A homeopathic remedy used to treat symptoms of the common cold and allergies. It would also work nicely as the name of a kind, older woman in a YA dystopian novel who is deathly allergic to scientifically backed medicine.

Arnica

A homeopathic remedy used to treat muscle aches. To be fair, this one kind of works. But for the love of God, take some damn Advil.

Scientist #2

A minor character in Divergent. I bet she doesn’t believe in homeopathy.

Agaricus Muscarius

A homeopathic remedy. But if you’re writing a YA dystopian novel, this would work for the name of the protagonist’s harp-prodigy brother, who is killed by the authoritarian government in chapter three. Just spitballing here.

Clove

Both.

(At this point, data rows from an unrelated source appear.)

File: src/rtl/pne_pkg.sv
// Shared types and constants of the picture nibble expander
package pne_pkg;

	localparam logic [7:0] BYTE_RUN_A = 8'hF0;
	localparam logic [7:0] BYTE_RUN_B = 8'hF2;
	localparam logic [7:0] BYTE_END   = 8'hFF;
	localparam logic [3:0] NIB_MASK   = 4'hF;
	localparam logic [15:0] LIMIT_RESET = 16'hFFFF;

	// Results of one item: one or two bytes, the second always a lone nibble
	typedef struct packed {
		logic       pair;
		logic [7:0] byte0;
		logic       end0;
		logic [7:0] byte1;
	} rec_t;

endpackage

File: src/rtl/picture_nibble_expander.sv
// The input takes one item per cycle while the result queue is not full.
// Results pass the queue and the output register; a pair holds the output for both.
// The input stalls only when the result queue (QUEUE_DEPTH items) is full.
// Reset clears the decode state and the queue and sets the length limit to 65535.
// Top level of the picture nibble expander
module picture_nibble_expander #(
	parameter int QUEUE_DEPTH = 4
) (
	input  logic        clk,
	input  logic        arst_n,
	input  logic        cfg_we,
	input  logic [15:0] cfg_wdata,
	input  logic        in_valid,
	output logic        in_stall,
	input  logic [7:0]  in_byte,
	input  logic        end_of_stream,
	output logic        out_valid,
	input  logic        out_stall,
	output logic [7:0]  out_byte,
	output logic        last_in_run,
	output logic        image_end
);
	import pne_pkg::*;

	logic q_full;
	logic q_empty;
	logic push;
	logic pop;
	rec_t push_rec;
	rec_t q_head;

	// Decode front end
	pne_front u_front (
		.clk           (clk),
		.arst_n        (arst_n),
		.cfg_we        (cfg_we),
		.cfg_wdata     (cfg_wdata),
		.in_valid      (in_valid),
		.in_stall      (in_stall),
		.in_byte       (in_byte),
		.end_of_stream (end_of_stream),
		.q_full        (q_full),
		.push          (push),
		.push_rec      (push_rec)
	);

	// Result queue
	pne_queue #(
		.DEPTH (QUEUE_DEPTH)
	) u_queue (
		.clk      (clk),
		.arst_n   (arst_n),
		.push     (push),
		.push_rec (push_rec),
		.pop      (pop),
		.full     (q_full),
		.empty    (q_empty),
		.head     (q_head)
	);

	// Output back end
	pne_back u_back (
		.clk         (clk),
		.arst_n      (arst_n),
		.q_empty     (q_empty),
		.q_head      (q_head),
		.pop         (pop),
		.out_valid   (out_valid),
		.out_stall   (out_stall),
		.out_byte    (out_byte),
		.last_in_run (last_in_run),
		.image_end   (image_end)
	);

endmodule

File: src/rtl/pne_front.sv
// Front end: takes items, decodes the nibble stream and queues the results
module pne_front (
	input  logic              clk,
	input  logic              arst_n,
	input  logic              cfg_we,
	input  logic [15:0]       cfg_wdata,
	input  logic              in_valid,
	output logic              in_stall,
	input  logic [7:0]        in_byte,
	input  logic              end_of_stream,
	input  logic              q_full,
	output logic              push,
	output pne_pkg::rec_t     push_rec
);
	import pne_pkg::*;

	logic [15:0] limit_q;
	logic        misaligned_q;
	logic [3:0]  held_q;
	logic        expect_q;
	logic        term_q;
	logic [15:0] count_q;

	logic        nxt_mis;
	logic [3:0]  nxt_held;
	logic        nxt_exp;
	logic        nxt_term;
	logic [1:0]  cand;
	logic [1:0]  n_emit;
	logic [7:0]  full_v;
	logic [7:0]  r0;
	logic [7:0]  r1;
	logic        end0;
	logic        avail0;
	logic        avail1;
	logic        accept;
	logic [3:0]  hi;
	logic [3:0]  lo;

	assign in_stall = q_full;
	assign accept   = in_valid && !in_stall;
	assign hi       = in_byte[7:4];
	assign lo       = in_byte[3:0] & NIB_MASK;
	assign full_v   = misaligned_q ? {held_q, hi} : in_byte;
	assign avail0   = count_q < limit_q;
	assign avail1   = ({1'b0, count_q} + 17'd1) < {1'b0, limit_q};

	// Decode one byte into candidate results and next state
	always_comb begin
		nxt_mis  = misaligned_q;
		nxt_held = held_q;
		nxt_exp  = expect_q;
		nxt_term = term_q;
		cand     = 2'd0;
		r0       = 8'h00;
		r1       = 8'h00;
		end0     = 1'b0;
		if (!term_q) begin
			if (expect_q) begin
				cand     = 2'd1;
				r0       = {4'h0, hi};
				nxt_exp  = 1'b0;
				nxt_mis  = 1'b1;
				nxt_held = lo;
			end else begin
				cand = 2'd1;
				r0   = full_v;
				if (misaligned_q) begin
					nxt_held = lo;
				end
				if (full_v == BYTE_END) begin
					end0     = 1'b1;
					nxt_term = 1'b1;
				end else if (full_v == BYTE_RUN_A || full_v == BYTE_RUN_B) begin
					if (misaligned_q) begin
						cand     = 2'd2;
						r1       = {4'h0, lo};
						nxt_mis  = 1'b0;
						nxt_held = 4'h0;
					end else begin
						nxt_exp = 1'b1;
					end
				end
			end
		end
	end

	// Trim the results to what the length limit still allows
	always_comb begin
		priority if (cand == 2'd0 || !avail0) begin
			n_emit = 2'd0;
		end else if (cand == 2'd1 || !avail1) begin
			n_emit = 2'd1;
		end else begin
			n_emit = 2'd2;
		end
	end

	assign push           = accept && (n_emit != 2'd0);
	assign push_rec.pair  = (n_emit == 2'd2);
	assign push_rec.byte0 = r0;
	assign push_rec.end0  = end0;
	assign push_rec.byte1 = r1;

	// Hold the length limit
	always_ff @(posedge clk or negedge arst_n) begin
		if (!arst_n) begin
			limit_q <= LIMIT_RESET;
		end else if (cfg_we) begin
			limit_q <= cfg_wdata;
		end
	end

	// Advance the decode state; clear it after the last byte of a stream
	always_ff @(posedge clk or negedge arst_n) begin
		if (!arst_n) begin
			misaligned_q <= 1'b0;
			held_q       <= 4'h0;
			expect_q     <= 1'b0;
			term_q       <= 1'b0;
			count_q      <= 16'd0;
		end else if (accept) begin
			if (end_of_stream) begin
				misaligned_q <= 1'b0;
				held_q       <= 4'h0;
				expect_q     <= 1'b0;
				term_q       <= 1'b0;
				count_q      <= 16'd0;
			end else begin
				misaligned_q <= nxt_mis;
				held_q       <= nxt_held;
				expect_q     <= nxt_exp;
				term_q       <= nxt_term;
				count_q      <= count_q + {14'd0, n_emit};
			end
		end
	end

endmodule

But the remedy will make your stomach ache worse, and the character was killed in The Hunger Games, so, all around, kind of a dud. Instead, try Pepto Bismol and 27 Dresses.

Ignatia Amara

A homeopathic remedy used to treat the stress and anxiety that stems from the realization that your mom wholeheartedly believes in this shit. Could also work in a YA dystopian novel as the name of a spoiled princess from a starving desert kingdom.

Poppy

Both. A character in City of Ember and a homeopathic medicine better known as “opium.” Luckily, my mom did not give this to me.

Rhus Tox

A homeopathic remedy used to treat joint pain. It’s so ineffective that they wouldn’t even use it in a YA dystopian novel.

Rue

A character in The Hunger Games. Not a homeopathic remedy, but a name homeopathic anti-vax parents in Park Slope would definitely give their firstborn.

Doctor

A minor character in The Darkest Minds. Also, someone homeopathic parents should call first when their kid is sick, but never do.

Four

A character in Divergent. Also, the number of times I told my mom that the remedies she claimed worked on me growing up were just placebo before my therapist told me it was probably best to let it go.

Cassia

A protagonist in the book Matched. Could also be the second identity of the homeopathic practitioner who drooled while my mom wrote her a two-hundred-dollar check for having me hold a bottle of essential oils and rub my fingers together, and then told us that the essential oils would significantly improve the birth defect that limits my breathing to one side of my nose. Sure, Jan.

I think Jan was her government name.

Aleve

Neither. But this OTC pain reliever actually works and would be a beautiful name for a baby girl who will one day lead her people to freedom from thinking that a few white pellets made from sugar and fucking nothing else will cure asthma.